* **Prompt**
The full listing below should be returned without a single change.

* **Material for this exercise**

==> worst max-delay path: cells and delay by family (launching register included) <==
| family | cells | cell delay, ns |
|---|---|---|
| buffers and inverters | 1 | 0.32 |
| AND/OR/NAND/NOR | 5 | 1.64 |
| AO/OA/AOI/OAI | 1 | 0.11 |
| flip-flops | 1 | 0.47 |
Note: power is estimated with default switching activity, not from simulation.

* **The completed task**
==> worst max-delay path: cells and delay by family (launching register included) <==
| family | cells | cell delay, ns |
|---|---|---|
| buffers and inverters | 1 | 0.32 |
| AND/OR/NAND/NOR | 5 | 1.64 |
| AO/OA/AOI/OAI | 1 | 0.11 |
| flip-flops | 1 | 0.47 |
Note: power is estimated with default switching activity, not from simulation.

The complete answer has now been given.